The soundstage produced by the Jade 7s was wide and deep, with instruments and voices precisely defined within the soundstage. It wasn't quite the best I've heard from speakers at around this price—that honor is held by the GoldenEar Triton II—but it was close.
The ideal speaker would transduce the electrical signal into sound with 100% accuracy. But, as we all know, the ideal speaker does not exist. (At least, I haven't encountered it.) For speakers that comprise dynamic drivers in a box, such as the Jade 7, part of the challenge is to design drivers with low levels of resonant coloration and a box that similarly avoids having a characteristic sound of its own. This lack of resonant coloration would then allow the speaker as a whole to reproduce the musical signal without imposing on it a "sound" of its own, regardless of the type of music played.

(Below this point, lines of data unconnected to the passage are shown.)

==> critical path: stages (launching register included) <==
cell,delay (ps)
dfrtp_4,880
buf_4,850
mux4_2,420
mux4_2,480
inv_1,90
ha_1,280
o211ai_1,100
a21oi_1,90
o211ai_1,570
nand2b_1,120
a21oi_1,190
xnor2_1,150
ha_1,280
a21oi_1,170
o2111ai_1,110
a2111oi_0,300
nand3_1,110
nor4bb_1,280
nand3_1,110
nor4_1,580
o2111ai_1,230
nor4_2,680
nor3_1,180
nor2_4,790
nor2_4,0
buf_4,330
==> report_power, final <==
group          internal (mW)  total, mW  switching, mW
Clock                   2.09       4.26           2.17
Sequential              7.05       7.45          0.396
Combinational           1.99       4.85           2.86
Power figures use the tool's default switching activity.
[src/design/fnvh_pkg.sv]
`timescale 1ns / 1ps

package fnvh_pkg;

    // FNV-1a 64-bit offset basis
    localparam logic [63:0] HASH_BASIS = 64'hCBF29CE484222325;

    // Depth of the queue between front and back
    localparam int QUEUE_DEPTH = 2;

    // Item kinds
    localparam logic [1:0] KIND_RAW   = 2'd0;
    localparam logic [1:0] KIND_FLOAT = 2'd1;
    localparam logic [1:0] KIND_BOOL  = 2'd2;

    // Single precision fields
    localparam logic [7:0]  FLOAT_EXP_ONES = 8'hFF;
    localparam logic [31:0] FLOAT_NEG_ZERO = 32'h80000000;

    // Classified word handed from front to back
    typedef struct packed {
        logic [63:0] word;     // word to absorb, already canonicalised
        logic        first;    // restart from basis, clear error
        logic        absorb;   // run the eight byte rounds
        logic        set_err;  // non-finite float seen
    } cmd_t;

    // One FNV-1a byte round: xor the byte in, multiply by the prime.
    // Prime is 2^40 + 0x1B3, so the product is a short sum of shifts.
    function automatic logic [63:0] fnvh_round(input logic [63:0] h, input logic [7:0] b);
        logic [63:0] x;
        x = h ^ {56'd0, b};
        return x + (x << 1) + (x << 4) + (x << 5) + (x << 7) + (x << 8) + (x << 40);
    endfunction

endpackage

[src/design/fnvh_item_if.sv]
`timescale 1ns / 1ps

interface fnvh_item_if;
    logic        valid;
    logic        ready;
    logic [1:0]  func;
    logic [63:0] value;
    logic        first;

    modport source (output valid, output func, output value, output first, input ready);
    modport sink   (input valid, input func, input value, input first, output ready);
endinterface
### config.mk
export PLATFORM = sky130hd
export DESIGN_NAME = utf16_to_koi8r_encoder
export DESIGN_NICKNAME = d
export VERILOG_FILES = /design/src/design/u2k_pkg.sv /design/src/design/utf16_to_koi8r_encoder.sv
export VERILOG_INCLUDE_DIRS = /design/src /design/src/design
export SDC_FILE = /design/constraint.sdc
export NUM_CORES = 1
export LEC_CHECK = 0
export ABC_AREA = 1
export BUFFER_PORTS_ARGS = -buffer_cell sky130_fd_sc_hd__buf_2
export CAP_MARGIN = 20
export CORE_MARGIN = 1
export CORE_UTILIZATION = 55
export DETAILED_ROUTE_END_ITERATION = 7
export PLACE_DENSITY = 0.73
export SLEW_MARGIN = 20
export SYNTH_ARGS = -nofsm -noshare
export SYNTH_HDL_FRONTEND = slang
export SYNTH_SLANG_ARGS = --single-unit
### constraint.sdc
create_clock -name i_clk -period 2.9 [get_ports i_clk]
set_clock_uncertainty 0.05 [all_clocks]
set_input_delay 0.58 -clock i_clk [delete_from_list [all_inputs] [get_ports i_clk]]
set_output_delay 0.58 -clock i_clk [all_outputs]
set_load 0.005 [all_outputs]
### src/design/utf16_to_koi8r_encoder_assert.svh
// Assertion macros shared by the UTF-16 to KOI8-R encoder RTL.
`ifndef UTF16_TO_KOI8R_ENCODER_ASSERT_SVH
`define UTF16_TO_KOI8R_ENCODER_ASSERT_SVH

// Same-cycle implication, checked only while the block is out of reset.
`define U2K_ASSERT_SAME(label, clk, rst_n, ante, cons, msg) \
    label: assert property (@(posedge clk) disable iff (!(rst_n)) (ante) |-> (cons)) \
        else $error(msg);

// Next-cycle implication, checked only while the block is out of reset.
`define U2K_ASSERT_NEXT(label, clk, rst_n, ante, cons, msg) \
    label: assert property (@(posedge clk) disable iff (!(rst_n)) (ante) |=> (cons)) \
        else $error(msg);

`endif

### src/design/u2k_pkg.sv
// Package with the KOI8-R lookup tables and the code unit conversion function.
`timescale 1ns / 1ps
`default_nettype none

package u2k_pkg;

    localparam int CODE_W       = 16;
    localparam int BYTE_W       = 8;
    localparam int SYMBOL_COUNT = 64;
    localparam int LETTER_COUNT = 64;
    localparam int LETTER_IDX_W = $clog2(LETTER_COUNT);

    localparam logic [CODE_W-1:0] ASCII_LAST   = 16'h007F;
    localparam logic [CODE_W-1:0] LETTER_FIRST = 16'h0410;
    localparam logic [CODE_W-1:0] LETTER_LAST  = 16'h044F;
    localparam logic [BYTE_W-1:0] HIGH_BASE    = 8'h80;
    localparam logic [BYTE_W-1:0] SPACE_BYTE   = 8'h20;

    localparam logic [BYTE_W-1:0] LETTER_MAP [LETTER_COUNT] = '{
        8'hE1, 8'hE2, 8'hF7, 8'hE7, 8'hE4, 8'hE5, 8'hF6, 8'hFA,
        8'hE9, 8'hEA, 8'hEB, 8'hEC, 8'hED, 8'hEE, 8'hEF, 8'hF0,
        8'hF2, 8'hF3, 8'hF4, 8'hF5, 8'hE6, 8'hE8, 8'hE3, 8'hFE,
        8'hFB, 8'hFD, 8'hFF, 8'hF9, 8'hF8, 8'hFC, 8'hE0, 8'hF1,
        8'hC1, 8'hC2, 8'hD7, 8'hC7, 8'hC4, 8'hC5, 8'hD6, 8'hDA,
        8'hC9, 8'hCA, 8'hCB, 8'hCC, 8'hCD, 8'hCE, 8'hCF, 8'hD0,
        8'hD2, 8'hD3, 8'hD4, 8'hD5, 8'hC6, 8'hC8, 8'hC3, 8'hDE,
        8'hDB, 8'hDD, 8'hDF, 8'hD9, 8'hD8, 8'hDC, 8'hC0, 8'hD1
    };

    // Entry i holds the code point that encodes as byte 0x80 + i.
    localparam logic [CODE_W-1:0] SYMBOL_POINTS [SYMBOL_COUNT] = '{
        16'h2500, 16'h2502, 16'h250C, 16'h2510, 16'h2514, 16'h2518, 16'h251C, 16'h2524,
        16'h252C, 16'h2534, 16'h253C, 16'h2580, 16'h2584, 16'h2588, 16'h258C, 16'h2590,
        16'h2591, 16'h2592, 16'h2593, 16'h2320, 16'h25A0, 16'h2219, 16'h221A, 16'h2248,
        16'h2264, 16'h2265, 16'h00A0, 16'h2321, 16'h00B0, 16'h00B2, 16'h00B7, 16'h00F7,
        16'h2550, 16'h2551, 16'h2552, 16'h0451, 16'h2553, 16'h2554, 16'h2555, 16'h2556,
        16'h2557, 16'h2558, 16'h2559, 16'h255A, 16'h255B, 16'h255C, 16'h255D, 16'h255E,
        16'h255F, 16'h2560, 16'h2561, 16'h0401, 16'h2562, 16'h2563, 16'h2564, 16'h2565,
        16'h2566, 16'h2567, 16'h2568, 16'h2569, 16'h256A, 16'h256B, 16'h256C, 16'h00A9
    };

    // The symbol points are all distinct, so at most one compare hits and the
    // matching byte codes can simply be ORed together.
    function automatic logic [BYTE_W-1:0] to_koi8r(input logic [CODE_W-1:0] cu);
        logic [LETTER_IDX_W-1:0] letter_idx;
        logic [BYTE_W-1:0]       sym_byte;
        logic                    sym_hit;
        logic [BYTE_W-1:0]       result;
        letter_idx = cu[LETTER_IDX_W-1:0] - LETTER_FIRST[LETTER_IDX_W-1:0];
        sym_byte   = '0;
        sym_hit    = 1'b0;
        for (int i = 0; i < SYMBOL_COUNT; i++) begin
            if (SYMBOL_POINTS[i] == cu) begin
                sym_hit  = 1'b1;
                sym_byte = sym_byte | (HIGH_BASE | BYTE_W'(i));
            end
        end
        if (cu <= ASCII_LAST) begin
            result = cu[BYTE_W-1:0];
        end else if (cu >= LETTER_FIRST && cu <= LETTER_LAST) begin
            result = LETTER_MAP[letter_idx];
        end else if (sym_hit) begin
            result = sym_byte;
        end else begin
            result = SPACE_BYTE;
        end
        return result;
    endfunction

endpackage

`default_nettype wire

### src/design/utf16_to_koi8r_encoder.sv
// Top level of the UTF-16 code unit to KOI8-R byte encoder.
`timescale 1ns / 1ps
`default_nettype none
`include "utf16_to_koi8r_encoder_assert.svh"

// Converts one UTF-16 code unit per word into one KOI8-R byte. ASCII passes
// through, Cyrillic letters and a fixed set of box-drawing and symbol
// characters map to their KOI8-R codes, and anything else becomes a space.
// The block takes one word every clock cycle while it is not stalled, and each
// byte passes from the input register to the result register, with the table
// lookup between them. The result register lets a new word enter while a
// finished byte still waits, and back pressure on the output reaches the input
// only once both registers are full.
module utf16_to_koi8r_encoder (
    input  wire                               i_clk,
    input  wire                               i_rst_n,
    input  wire                               s_axis_tvalid,
    output logic                              s_axis_tready,
    input  wire  [u2k_pkg::CODE_W-1:0]        s_axis_tdata,   // [15:0] code_unit
    output logic                              m_axis_tvalid,
    input  wire                               m_axis_tready,
    output logic [u2k_pkg::BYTE_W-1:0]        m_axis_tdata    // [7:0] koi8r_byte
);

    logic                        r_in_valid;
    logic                        n_in_valid;
    logic [u2k_pkg::CODE_W-1:0]  r_code;
    logic                        r_out_valid;
    logic                        n_out_valid;
    logic [u2k_pkg::BYTE_W-1:0]  r_byte;
    logic                        out_free;
    logic                        in_free;
    logic                        in_take;

    assign out_free = !r_out_valid || m_axis_tready;
    assign in_free  = !r_in_valid || out_free;
    assign in_take  = s_axis_tvalid && in_free;

    assign s_axis_tready = in_free;
    assign m_axis_tvalid = r_out_valid;
    assign m_axis_tdata  = r_byte;

    always_comb begin
        n_in_valid  = in_free ? s_axis_tvalid : r_in_valid;
        n_out_valid = out_free ? r_in_valid : r_out_valid;
    end

    always_ff @(posedge i_clk) begin
        if (!i_rst_n) begin
            r_in_valid  <= 1'b0;
            r_out_valid <= 1'b0;
        end else begin
            r_in_valid  <= n_in_valid;
            r_out_valid <= n_out_valid;
        end
    end

    always_ff @(posedge i_clk) begin
        if (in_take) begin
            r_code <= s_axis_tdata;
        end
        if (out_free && r_in_valid) begin
            r_byte <= u2k_pkg::to_koi8r(r_code);
        end
    end

    `U2K_ASSERT_NEXT(a_take_fills_input, i_clk, i_rst_n, in_take, r_in_valid,
        "Accepted word did not reach the input register.")
    `U2K_ASSERT_NEXT(a_move_fills_output, i_clk, i_rst_n, r_in_valid && out_free,
        m_axis_tvalid, "Word in the input register did not reach the output.")
    `U2K_ASSERT_SAME(a_full_blocks_input, i_clk, i_rst_n,
        r_in_valid && r_out_valid && !m_axis_tready, !s_axis_tready,
        "Input accepted while both registers were full and stalled.")
    `U2K_ASSERT_NEXT(a_ascii_passes, i_clk, i_rst_n,
        r_in_valid && out_free && (r_code <= u2k_pkg::ASCII_LAST),
        m_axis_tdata == $past(r_code[u2k_pkg::BYTE_W-1:0]),
        "ASCII code unit was not passed through unchanged.")

endmodule

`default_nettype wire
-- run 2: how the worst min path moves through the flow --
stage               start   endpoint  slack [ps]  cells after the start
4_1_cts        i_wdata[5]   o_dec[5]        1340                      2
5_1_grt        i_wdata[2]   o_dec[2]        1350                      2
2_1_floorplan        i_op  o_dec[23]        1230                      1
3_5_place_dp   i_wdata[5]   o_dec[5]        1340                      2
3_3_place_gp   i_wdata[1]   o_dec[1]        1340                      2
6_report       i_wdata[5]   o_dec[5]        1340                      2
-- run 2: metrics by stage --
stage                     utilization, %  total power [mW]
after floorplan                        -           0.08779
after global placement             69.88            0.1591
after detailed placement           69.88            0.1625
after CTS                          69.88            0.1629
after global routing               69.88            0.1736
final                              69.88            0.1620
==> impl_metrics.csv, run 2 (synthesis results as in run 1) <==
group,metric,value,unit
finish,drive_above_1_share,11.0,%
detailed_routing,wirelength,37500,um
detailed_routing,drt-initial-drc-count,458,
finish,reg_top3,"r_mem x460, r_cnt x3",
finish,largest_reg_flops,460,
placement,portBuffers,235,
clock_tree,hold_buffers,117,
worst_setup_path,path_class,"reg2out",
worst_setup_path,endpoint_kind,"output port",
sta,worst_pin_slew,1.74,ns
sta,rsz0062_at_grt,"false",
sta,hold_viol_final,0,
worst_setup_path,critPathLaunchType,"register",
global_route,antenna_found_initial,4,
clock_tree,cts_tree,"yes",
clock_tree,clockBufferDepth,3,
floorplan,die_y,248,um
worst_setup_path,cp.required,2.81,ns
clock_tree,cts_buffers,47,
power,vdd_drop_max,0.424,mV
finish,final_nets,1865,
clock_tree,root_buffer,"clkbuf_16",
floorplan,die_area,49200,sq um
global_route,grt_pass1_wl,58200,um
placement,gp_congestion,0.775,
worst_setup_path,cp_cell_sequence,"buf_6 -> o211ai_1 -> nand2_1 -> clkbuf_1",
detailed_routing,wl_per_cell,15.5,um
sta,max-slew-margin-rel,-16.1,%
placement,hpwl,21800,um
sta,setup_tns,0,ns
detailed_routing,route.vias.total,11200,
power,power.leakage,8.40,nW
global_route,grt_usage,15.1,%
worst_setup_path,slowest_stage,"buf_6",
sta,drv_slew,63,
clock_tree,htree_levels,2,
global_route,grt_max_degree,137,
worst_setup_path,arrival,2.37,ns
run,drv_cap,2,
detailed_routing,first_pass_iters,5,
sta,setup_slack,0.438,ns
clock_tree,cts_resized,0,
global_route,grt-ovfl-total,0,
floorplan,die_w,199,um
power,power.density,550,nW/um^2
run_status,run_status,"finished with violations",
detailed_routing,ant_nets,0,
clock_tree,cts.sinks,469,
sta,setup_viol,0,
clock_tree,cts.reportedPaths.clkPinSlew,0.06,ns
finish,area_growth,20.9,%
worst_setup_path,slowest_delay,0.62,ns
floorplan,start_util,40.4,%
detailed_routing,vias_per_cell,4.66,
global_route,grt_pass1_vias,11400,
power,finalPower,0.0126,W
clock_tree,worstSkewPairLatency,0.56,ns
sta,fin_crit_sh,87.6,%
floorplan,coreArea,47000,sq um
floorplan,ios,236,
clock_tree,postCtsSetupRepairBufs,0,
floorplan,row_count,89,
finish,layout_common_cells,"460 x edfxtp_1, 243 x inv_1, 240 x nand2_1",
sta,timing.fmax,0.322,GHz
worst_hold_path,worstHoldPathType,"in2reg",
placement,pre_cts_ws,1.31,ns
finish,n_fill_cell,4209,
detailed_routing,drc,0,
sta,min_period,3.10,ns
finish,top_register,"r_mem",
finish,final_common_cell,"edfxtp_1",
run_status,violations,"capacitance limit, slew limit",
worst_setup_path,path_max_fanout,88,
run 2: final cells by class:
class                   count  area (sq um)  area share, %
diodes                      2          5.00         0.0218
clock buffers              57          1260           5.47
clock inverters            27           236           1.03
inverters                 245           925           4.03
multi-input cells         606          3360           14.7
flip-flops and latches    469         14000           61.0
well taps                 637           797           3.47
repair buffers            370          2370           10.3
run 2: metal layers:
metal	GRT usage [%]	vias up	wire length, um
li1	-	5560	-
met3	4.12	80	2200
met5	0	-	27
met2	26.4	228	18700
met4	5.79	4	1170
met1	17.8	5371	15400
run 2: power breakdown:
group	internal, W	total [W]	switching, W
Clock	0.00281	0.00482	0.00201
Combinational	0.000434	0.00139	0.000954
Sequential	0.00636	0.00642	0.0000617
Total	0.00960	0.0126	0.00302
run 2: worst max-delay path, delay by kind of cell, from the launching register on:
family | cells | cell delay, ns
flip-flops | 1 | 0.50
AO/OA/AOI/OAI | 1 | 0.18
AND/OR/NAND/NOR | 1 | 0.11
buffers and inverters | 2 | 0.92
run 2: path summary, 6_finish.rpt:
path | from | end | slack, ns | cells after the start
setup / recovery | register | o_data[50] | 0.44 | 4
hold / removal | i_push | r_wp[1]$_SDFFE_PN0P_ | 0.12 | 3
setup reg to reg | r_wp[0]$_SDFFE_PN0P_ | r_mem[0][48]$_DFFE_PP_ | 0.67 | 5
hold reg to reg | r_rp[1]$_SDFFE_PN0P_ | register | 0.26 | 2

The Jade 7 approached this ideal to a degree that's rare in speakers designed with cost constraints. In fact, I found it difficult to get a handle on the Jade 7's sound, and finally decided that, for all intents and purposes, it didn't have one. With the otherwise-admirable GoldenEar Triton II, I am at times aware of a box resonance. Not with the Jade 7. The construction of the Wharfedale's cabinet, with its Crystalam laminated panels, nonparallel walls, and aperiodic loading, has produced an enclosure that is, to a large extent, sonically inert. For a speaker priced well short of cost-no-object level, this is a major accomplishment.
As well as being low in coloration, the Jade 7 also evinced high resolution of detail without sounding etched or clinical. The percussion instruments in track 3 of the Chesky Records Jazz Sampler & Audiophile Test Compact Disc, Vol.1 (JD37) all had the requisite clarity, falling just short of the transparency I'd heard through the MartinLogan Montis.
Listening to how a speaker reproduces familiar recordings is one way of determining its ability to resolve sonic details, and it's probably the most important. But a second, more audiophile- than music-lover–oriented approach is to listen to how the speaker responds to changes elsewhere in the system. Late in my auditioning of the Jade 7, I replaced the tubes in my CAT SL-1 Renaissance preamp. As far as I could tell, there was nothing specifically wrong with the old tubes, but I've used this preamp on and off for more than three years. I called CAT designer Ken Stevens, who said that retubing was definitely a good idea, and that he'd recently received a supply of 6922/6DJ8 tubes that were possibly the best he'd ever heard. The new tubes didn't result in a change in tonal balance, but I did hear an incremental increase in detail and dynamics that attested to the Jade 7's ability to reproduce the fine nuances in the signal it receives.
The word that for me best describes the sound of the Wharfedale Jade 7 is balanced. Not just its tonal balance—which was almost ideally neutral—but a balance of the various sonic attributes most valued by audiophiles. Transparency, detail, soundstaging, and dynamics were all excellent—perhaps only a rung below what's available from more costly offerings. At $4199/pair, the Jade 7 is competitive with such speakers as the Focal Chorus 826W (reviewed in the November 2010 issue, Vol.33 No.11) and the GoldenEar Triton II (February 2012, Vol.35 No. 2), two of the best audiophile values available. The Jade 7 is a speaker in the classic tradition of Wharfedale. Gilbert Briggs would be proud.